You’re right - I was looking at VPN user count primarily as the 100F is adequate for my throughput needs. The 200F has the same user count of 500. I had misread the matrix and missed that the 400/401 is a thing. That might be the way to go.
Thank you so much for the reply - this is the feedback I needed. Your reply and that of u/chapel316 have me reoriented. I’m really glad, because we will be discussing this with the customer on Monday and my initial recommendation, with this input, would have put us in a bad situation. This bank is one of our highest-asset customers and they need a solution that works OOB with no nasty gotchas down the road.
It will be the internet edge device for them, including SSL VPN access to their corporate resources. After reading this and a refreshed view of the product matrix, there’s no reason not to propose the 400/401F in HA as the primary DC, and a single 400F for the backup DC. The primary is a tier 4 DC, so in a perfect world the backup never sees traffic.
I don’t think 500 is a hard limit though, only recommendation. And since 400F has a recommendation of 5000 there is probably some wiggle room inbetween.
Glad I could help. One more tip- don’t strictly rely on the product matrix, each model FortiGate has its own datasheet as well. Not all models are on the matrix.
Just wanted to say this is the right path for you from the data you’ve given.
My experience relevant; I just put some 400Fs in a hotel with 1000 guests and faster access than you have, and it handles really well. IPsec to my other DCs can push 1Gbps no problem. Sslvpn usage is limited to a much lower user count, but the 400F has a 10G internet, it handles fine. There’s plenty of horrsepower here to handle more vpn users I’m sure. If you have the choice, I’d try to get the remote access vpn on ipsec, as the performance will be asic offloaded, rather than cpu bound.
I’m also in the midst right now to propose 400F to a credit union internal DC with more than 25 but less than 50 branches and similar user base (900 total, probably 350 that use vpn). We’re replacing their existing 1000-series that have been idling for 5 years, but nothing else had the 10G port count in 2018 we needed (600E was only 2 ports we need more than that). Their setup is a little different with 1G MPLS from the telco and not backhauled internet - we distributed internet access in 2019 / 2020 at the same time that MPLS went from 100Mbps to Gigabit. In their banking app data centre, there’s a 1G MPLS link from same network with a 100F, and dual 1G internet links but that’s edge only for those apps and third party ipsec tunnels.
u/ultimatt has you on the right path here — and is one of the top SEs at Fortinet, so it’s well informed. Thanks once again, Matt!

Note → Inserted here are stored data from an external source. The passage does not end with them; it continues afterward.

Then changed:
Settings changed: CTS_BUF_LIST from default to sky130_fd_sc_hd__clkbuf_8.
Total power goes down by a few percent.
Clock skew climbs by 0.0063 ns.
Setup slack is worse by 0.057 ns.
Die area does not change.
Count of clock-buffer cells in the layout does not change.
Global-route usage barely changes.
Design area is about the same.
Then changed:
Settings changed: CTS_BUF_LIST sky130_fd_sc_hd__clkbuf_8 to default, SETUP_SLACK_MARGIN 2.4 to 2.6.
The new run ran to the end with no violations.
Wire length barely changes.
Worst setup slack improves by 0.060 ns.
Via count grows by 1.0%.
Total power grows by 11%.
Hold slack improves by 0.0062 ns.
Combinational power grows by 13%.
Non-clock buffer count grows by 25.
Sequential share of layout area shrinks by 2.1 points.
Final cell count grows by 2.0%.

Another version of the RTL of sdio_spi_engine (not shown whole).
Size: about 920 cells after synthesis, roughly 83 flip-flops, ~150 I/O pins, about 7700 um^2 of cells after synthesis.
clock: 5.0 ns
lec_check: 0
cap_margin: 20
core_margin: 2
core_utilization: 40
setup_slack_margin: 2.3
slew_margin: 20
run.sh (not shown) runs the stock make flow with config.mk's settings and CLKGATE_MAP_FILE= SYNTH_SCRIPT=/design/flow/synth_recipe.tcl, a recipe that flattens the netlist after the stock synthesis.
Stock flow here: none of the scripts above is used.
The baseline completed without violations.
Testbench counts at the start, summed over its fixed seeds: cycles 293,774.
Background: an optimization exercise with open tools, aiming at small area, a short achievable clock period and few clock cycles per item. Do not read the settings as production practice. Where RTL was checked, it was by simulation tests only, not by an equivalence proof against the original. Power figures rest on the tool's default switching activity, not on a simulated workload.

==> flow/design.v (excerpt) <==
module gf2_rank (
    input  wire         clk,
    input  wire         rst,
    input  wire         start,
    input  wire [4:0]   rows_in,
    input  wire [5:0]   cols_in,
    output wire         ready,
    input  wire         row_valid,
    input  wire [31:0]  row_in,       
    output wire         row_ready,
    output reg          done,
    output wire [2:0]   err,
    output wire [5:0]   rank_out
);
    localparam NMAX = 32;
    localparam [NMAX-1:0] CUT = (32'd1 << 2) | (32'd1 << 11) | (32'd1 << 21);
    localparam FIRST = 2;              
    reg        loading;                    
    reg  [4:0] rem;                        
    reg        bad_r;                      
    reg  [4:0] cnt;                        
    reg  [NMAX-1:0] valid;                 
    reg  [5:0] n_r;                        
    reg        init;                       
    reg        rdy;                        
    assign ready     = rdy;
    assign row_ready = loading;
    assign err       = {1'b0, bad_r, bad_r};
    assign rank_out  = {1'b0, cnt};
    wire take      = row_valid & loading;
    wire take_last = take & (rem == 5'd1);
    wire [NMAX*(NMAX+1)-1:0] rbus;
    wire [NMAX:0] lbus, pbus, ebus;
    assign rbus[NMAX-1:0] = row_in;
    assign lbus[0] = take;
    assign pbus[0] = take;
    assign ebus[0] = take_last;
    genvar c;
    generate
        for (c = 0; c < NMAX; c = c + 1) begin : col
            wire [NMAX-1:0] rin;
            wire            lin, pin, ein;
            if (c > 0 && CUT[c]) begin : pipe
                reg [NMAX-1:0] r;
                reg            l, p, e;
                always @(posedge clk) begin
                    r <= rbus[NMAX*c +: NMAX];
  ...
Size: about 620 flip-flops, about 28,000 um2 of cells after synthesis.
==> module gf2_rank, before the edit <==
module gf2_rank (
    input  wire         clk,
    input  wire         rst,
    input  wire         start,
    input  wire [4:0]   rows_in,
    input  wire [5:0]   cols_in,
    output wire         ready,
    input  wire         row_valid,
    input  wire [31:0]  row_in,       
    output wire         row_ready,
    output reg          done,
    output wire [2:0]   err,
    output wire [5:0]   rank_out
);
    localparam NMAX = 32;
    localparam [NMAX-1:0] CUT = (32'd1 << 2) | (32'd1 << 11) | (32'd1 << 21);
    localparam FIRST = 2;              
    reg        loading;                    
    reg  [4:0] rem;                        
    reg        bad_r;                      
    reg  [4:0] cnt;                        
    reg  [NMAX-1:0] valid;                 
    reg  [5:0] n_r;                        
    reg        init;                       
    reg        rdy;                        
    assign ready     = rdy;
    assign row_ready = loading;
    assign err       = {1'b0, bad_r, bad_r};
    assign rank_out  = {1'b0, cnt};
    wire take      = row_valid & loading;
    wire take_last = take & (rem == 5'd1);
    wire [NMAX*(NMAX+1)-1:0] rbus;
    wire [NMAX:0] lbus, pbus, ebus;
    assign rbus[NMAX-1:0] = row_in;
    assign lbus[0] = take;
    assign pbus[0] = take;
    assign ebus[0] = take_last;
    genvar c;
    generate
        for (c = 0; c < NMAX; c = c + 1) begin : col
            wire [NMAX-1:0] rin;
            wire            lin, pin, ein;
            if (c > 0 && CUT[c]) begin : pipe
                reg [NMAX-1:0] r;
                reg            l, p, e;
                always @(posedge clk) begin
                    r <= rbus[NMAX*c +: NMAX];
                    if (rst) begin
                        l <= 1'b0;
                        p <= 1'b0;
                        e <= 1'b0;
                    end else begin
                        l <= lbus[c];
                        p <= pbus[c];
                        e <= ebus[c];
                    end
                end
                assign rin = r;
                assign lin = l;
                assign pin = p;
                assign ein = e;
            end else begin : thru
                assign rin = rbus[NMAX*c +: NMAX];
                assign lin = lbus[c];
                assign pin = pbus[c];
                assign ein = ebus[c];
            end
            reg  [NMAX-1:0] slot;
            wire [NMAX-1:0] hi  = ~((32'd2 << c) - 32'd1);
            wire            hit = rin[c];
            wire            put = lin & hit & ~valid[c];
            wire            red = hit & valid[c];
            always @(posedge clk)
                if (put)
                    slot <= rin & hi;
            assign rbus[NMAX*(c+1) +: NMAX] = rin ^ ({NMAX{red}} & slot & hi);
            assign lbus[c+1] = lin & ~(hit & ~valid[c]);
            assign pbus[c+1] = pin;
            assign ebus[c+1] = ein;
            if (c < FIRST) begin : v0
                always @(posedge clk)
                    if (start)
                        valid[c] <= (cols_in <= c);
                    else if (put)
                        valid[c] <= 1'b1;
            end else begin : v1
                always @(posedge clk)
                    if (init)
                        valid[c] <= (n_r <= c);
                    else if (put)
                        valid[c] <= 1'b1;
            end
        end
    endgenerate
    wire stored = pbus[NMAX] & ~lbus[NMAX];
    wire fin    = ebus[NMAX];
    always @(posedge clk) begin
        if (rst) begin
            rdy     <= 1'b1;
            loading <= 1'b0;
            done    <= 1'b0;
            init    <= 1'b0;
        end else begin
            done <= (start && rows_in == 5'd0) || fin;
            init <= start;
            if (start) begin
                rdy     <= (rows_in == 5'd0);
                loading <= (rows_in != 5'd0);
            end else begin
                if (fin)
                    rdy <= 1'b1;
                if (take_last)
                    loading <= 1'b0;
            end
        end
        if (start) begin
            n_r   <= cols_in;
            rem   <= rows_in;
            bad_r <= (rows_in > 5'd16) || (cols_in > 6'd32);
        end else if (take) begin
            rem   <= rem - 5'd1;
        end
        if (start || bad_r)
            cnt <= 5'd0;
        else
            cnt <= cnt + {4'd0, stored};
    end
endmodule
==> flow/config.mk <==
export PLATFORM = sky130hd
export DESIGN_NAME = gf2_rank
export DESIGN_NICKNAME = gf2_rank
export VERILOG_FILES = /design/flow/design.v
export SDC_FILE = /design/flow/constraint.sdc
export NUM_CORES = 4
export LEC_CHECK = 0
export CAP_MARGIN = 20
export CORE_MARGIN = 2
export CORE_UTILIZATION = 30
export SLEW_MARGIN = 20
==> flow/constraint.sdc <==
create_clock -name core_clock -period 12.0 [get_ports {clk}]
set_input_delay 2.4000 -clock core_clock [delete_from_list [all_inputs] [get_ports {clk}]]
set_output_delay 2.4000 -clock core_clock [all_outputs]
set_load 0.01 [all_outputs]
standard.sh (not shown) runs the stock make flow with config.mk's settings and CLKGATE_MAP_FILE= SYNTH_SCRIPT=/design/flow/synth_recipe.tcl, a recipe that flattens the netlist after the stock synthesis.
==> flow/flow/run.sh <==
#!/bin/bash
set -euo pipefail
bash standard.sh SETUP_SLACK_MARGIN=8.5 finish > make_finish.log 2>&1
Testbench counts at the start, summed over its fixed seeds: cycles 11,804, items 960.
Next try:
--- a/flow/design.v
+++ b/flow/design.v
@@ -13,7 +13,7 @@
     output wire [5:0]   rank_out
 );
     localparam NMAX = 32;
-    localparam [NMAX-1:0] CUT = (32'd1 << 2) | (32'd1 << 11) | (32'd1 << 21);
+    localparam [NMAX-1:0] CUT = (32'd1 << 2) | (32'd1 << 9) | (32'd1 << 15) | (32'd1 << 21) | (32'd1 << 27);
     localparam FIRST = 2;              
     reg        loading;                    
     reg  [4:0] rem;                        
The new run finished clean. Global-route usage is lower by 1.8 points. Area after synthesis came out higher by 4.0%. Non-clock buffer count fell by 168. Via count falls by 3.2%. Clock skew grows by 20 ps.
The RTL of the second run of this note was laid out without a check of its function.

---

## the previous run
The RTL this note starts from:
==> flow/design.v <==
module gf2_rank (
    input  wire         clk,
    input  wire         rst,
    input  wire         start,
    input  wire [4:0]   rows_in,
    input  wire [5:0]   cols_in,
    output wire         ready,
    input  wire         row_valid,
    input  wire [31:0]  row_in,       
    output wire         row_ready,
    output reg          done,
    output wire [2:0]   err,
    output wire [5:0]   rank_out
);
    localparam NMAX = 32;
    localparam [NMAX-1:0] CUT = (32'd1 << 3) | (32'd1 << 10) | (32'd1 << 17) | (32'd1 << 24);
    localparam FIRST = 3;              
    reg        loading;                    
    reg  [4:0] rem;                        
    reg        bad_r;                      
    reg        bad_q;                      
    reg  [4:0] cnt;                        
    reg  [4:0] rank_q;                     
    reg  [NMAX-1:0] valid;                 
    reg  [5:0] n_r;                        
    reg        init;                       
    reg        rdy;                        
    assign ready     = rdy;
    assign row_ready = loading;
    assign err       = {1'b0, bad_q, bad_q};
    assign rank_out  = {1'b0, rank_q};
    wire take      = row_valid & loading;
    wire take_last = take & (rem == 5'd1);
    wire flush     = rst | start;
    wire [NMAX*(NMAX+1)-1:0] rbus;
    wire [NMAX:0] lbus, pbus, ebus;
    assign rbus[NMAX-1:0] = row_in;
    assign lbus[0] = take;
    assign pbus[0] = take;
    assign ebus[0] = take_last;
    wire [NMAX-1:0] fin_v, now_v, pre_v;
    genvar c;
    generate
        for (c = 0; c < NMAX; c = c + 1) begin : col
            wire [NMAX-1:0] rin;
            wire            lin, pin, ein;
            if (c > 0 && CUT[c]) begin : pipe
                reg [NMAX-1:0] r;
                reg            l, p, e;
                always @(posedge clk) begin
                    r <= rbus[NMAX*c +: NMAX];
                    if (flush) begin
                        l <= 1'b0;
                        p <= 1'b0;
                        e <= 1'b0;
                    end else begin
                        l <= lbus[c];
                        p <= pbus[c];
                        e <= ebus[c];
                    end
                end
                assign rin = r;
                assign lin = l;
                assign pin = p;
                assign ein = e;
            end else begin : thru
                assign rin = rbus[NMAX*c +: NMAX];
                assign lin = lbus[c];
                assign pin = pbus[c];
                assign ein = ebus[c];
            end
            reg  [NMAX-1:0] slot;
            wire [NMAX-1:0] hi  = ~((32'd2 << c) - 32'd1);
            wire            hit = rin[c];
            wire            put = lin & hit & ~valid[c];
            wire            red = hit & valid[c];
            always @(posedge clk)
                if (put)
                    slot <= rin & hi;
            assign rbus[NMAX*(c+1) +: NMAX] = rin ^ ({NMAX{red}} & slot & hi);
            assign lbus[c+1] = lin & ~(hit & ~valid[c]);
            assign pbus[c+1] = pin;
            assign ebus[c+1] = ein;
            if (c < FIRST) begin : v0
                always @(posedge clk)
                    valid[c] <= (start & (cols_in <= c)) | (~start & (valid[c] | put));
            end else begin : v1
                always @(posedge clk)
                    valid[c] <= (init & (n_r <= c)) | (~init & (valid[c] | put));
            end
            if (c >= FIRST && (c == NMAX - 1 || CUT[c+1])) begin : cend
                wire sel;
                if (c == NMAX - 1)
                    assign sel = (n_r > lo(c));
                else if (lo(c) == FIRST)
                    assign sel = (n_r <= c + 1);
                else
                    assign sel = (n_r > lo(c)) & (n_r <= c + 1);
                wire lq, pq;
                if (c == NMAX - 1) begin : stat
                    reg l, p;
                    always @(posedge clk)
                        if (flush) begin
                            l <= 1'b0;
                            p <= 1'b0;
                        end else begin
                            l <= lbus[c+1];
                            p <= pbus[c+1];
                        end
                    assign lq = l;
                    assign pq = p;
                end else begin : nxt
                    assign lq = col[c+1].pipe.l;
                    assign pq = col[c+1].pipe.p;
                end
                assign fin_v[c] = sel & ebus[c+1];
                assign now_v[c] = sel & pbus[c+1] & ~lbus[c+1];
                assign pre_v[c] = sel & pq & ~lq;
            end else begin : cmid
                assign fin_v[c] = 1'b0;
                assign now_v[c] = 1'b0;
                assign pre_v[c] = 1'b0;
            end
        end
    endgenerate
    function integer lo;
        input integer c;
        integer i;
        begin
            lo = 0;
            for (i = 1; i <= c; i = i + 1)
                if (CUT[i])
                    lo = i;
        end
    endfunction
    wire fin = |fin_v;                     
    wire now = |now_v;                     
    wire pre = |pre_v;                     
    wire       clr   = start | bad_r;
    wire [4:0] acc   = cnt + {4'd0, pre};
    wire [4:0] rnk_1 = clr ? 5'd0 : acc + 5'd1;
    wire [4:0] rnk_0 = clr ? 5'd0 : acc;
    always @(posedge clk) begin
        if (rst) begin
            done    <= 1'b0;
            init    <= 1'b0;
        end else begin
            done <= (start && rows_in == 5'd0) || fin;
            init <= start;
        end
        rdy     <= rst | (start & (rows_in == 5'd0)) | (~start & (rdy | fin));
        loading <= ~rst & ((start & (rows_in != 5'd0)) | (~start & loading & ~take_last));
        bad_q   <= start ? ((rows_in > 5'd16) | (cols_in > 6'd32)) : bad_r;
        if (start) begin
            n_r   <= cols_in;
            rem   <= rows_in;
            bad_r <= (rows_in > 5'd16) || (cols_in > 6'd32);
        end else if (take) begin
            rem   <= rem - 5'd1;
        end
        cnt    <= start ? 5'd0 : acc;
        rank_q <= now ? rnk_1 : rnk_0;
    end
endmodule
==> flow/config.mk <==
export PLATFORM = sky130hd
export DESIGN_NAME = gf2_rank
export DESIGN_NICKNAME = gf2_rank
export VERILOG_FILES = /design/flow/design.v
export SDC_FILE = /design/flow/constraint.sdc
export NUM_CORES = 4
export LEC_CHECK = 0
export CAP_MARGIN = 20
export CORE_MARGIN = 2
export CORE_UTILIZATION = 50
export CTS_BUF_LIST = sky130_fd_sc_hd__clkbuf_8
export CTS_CLUSTER_DIAMETER = 80
export CTS_CLUSTER_SIZE = 16
export SLEW_MARGIN = 20
==> flow/constraint.sdc <==
create_clock -name core_clock -period 12.0 [get_ports {clk}]
set_input_delay 2.4000 -clock core_clock [delete_from_list [all_inputs] [get_ports {clk}]]
set_output_delay 2.4000 -clock core_clock [all_outputs]
set_load 0.01 [all_outputs]
==> flow/flow/run.sh <==
#!/bin/bash
set -euo pipefail
bash standard.sh SETUP_SLACK_MARGIN=8.45 "BUFFER_PORTS_ARGS=-buffer_cell sky130_fd_sc_hd__buf_2" finish > make_finish.log 2>&1
### the previous run -> the current run
--- a/flow/design.v
+++ b/flow/design.v
@@ -13,7 +13,7 @@
     output wire [5:0]   rank_out
 );
     localparam NMAX = 32;
-    localparam [NMAX-1:0] CUT = (32'd1 << 3) | (32'd1 << 10) | (32'd1 << 17) | (32'd1 << 24);
+    localparam [NMAX-1:0] CUT = (32'd1 << 3) | (32'd1 << 9) | (32'd1 << 16) | (32'd1 << 23) | (32'd1 << 30);
     localparam FIRST = 3;              
     reg        loading;                    
     reg  [4:0] rem;                        
## What came out
- Arrival time of data at the critical path endpoint for the current run is lower than for the previous run.
- Lower routed length on met1 among the current run and the previous run: the current run
- Wire length, the current run and the previous run: lower on the current run
- Of the current run and the previous run, the higher combinational power share belongs to the previous run.
- Relative to the previous run, slew at the pin closest to its max-slew limit has gone down in the current run.
No functional check of the RTL was part of any run of this note.

-- what the ideal ports hide --
The flow's constraints put no driver on any port. The routed layouts listed below were extracted and timed again, unchanged, in two steps. Step 1: set_driving_cell puts a clkbuf_16 on clk and a buf_2 on each other input, an assumption about the parent block. Step 2 also shifts input and output timing later by t, the mid clock arrival at the registers, as if the neighbouring blocks saw the same clock. Slacks: no drivers / after step 1 / after step 2; pairs: no drivers / after step 1.
run	t, ns	slack for setup (ns)	worst slew at a driven data input, ns
the first run of note 1	0.714	6.700 / 6.700 / 6.700	0.18
the second run of note 1	0.690	8.365 / 8.300 / 7.916	0.07
the previous run	0.718	8.081 / 8.081 / 7.835	0.04
the current run	0.710	8.452 / 8.395 / 7.834	0.04
After both steps setup and hold are still met in every run listed. The setup slack of the current run, which loses most, moves by -0.057 ns with the drivers and by -0.618 ns with both steps.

We have one customer with 100F acting as an Internet edge, hub for 50+ sites and also a SSLVPN concentrator. Looking at the history, I see about 200 concurrent users as the maximum and it’s doing pretty okay in this role (resource usage : ~10% CPU / 35% MEM). However in the beginning we did have to lighten AV/IPS inspection because of performance issues .
But yes, I would suggest something a bit bigger because if you’re hitting almost 100% of some limit right off the bat, there’s really no room for future grow.
If the customer insist that because of budget reasons, I would at least want black & white from them that they acknowledge this and are fine with it.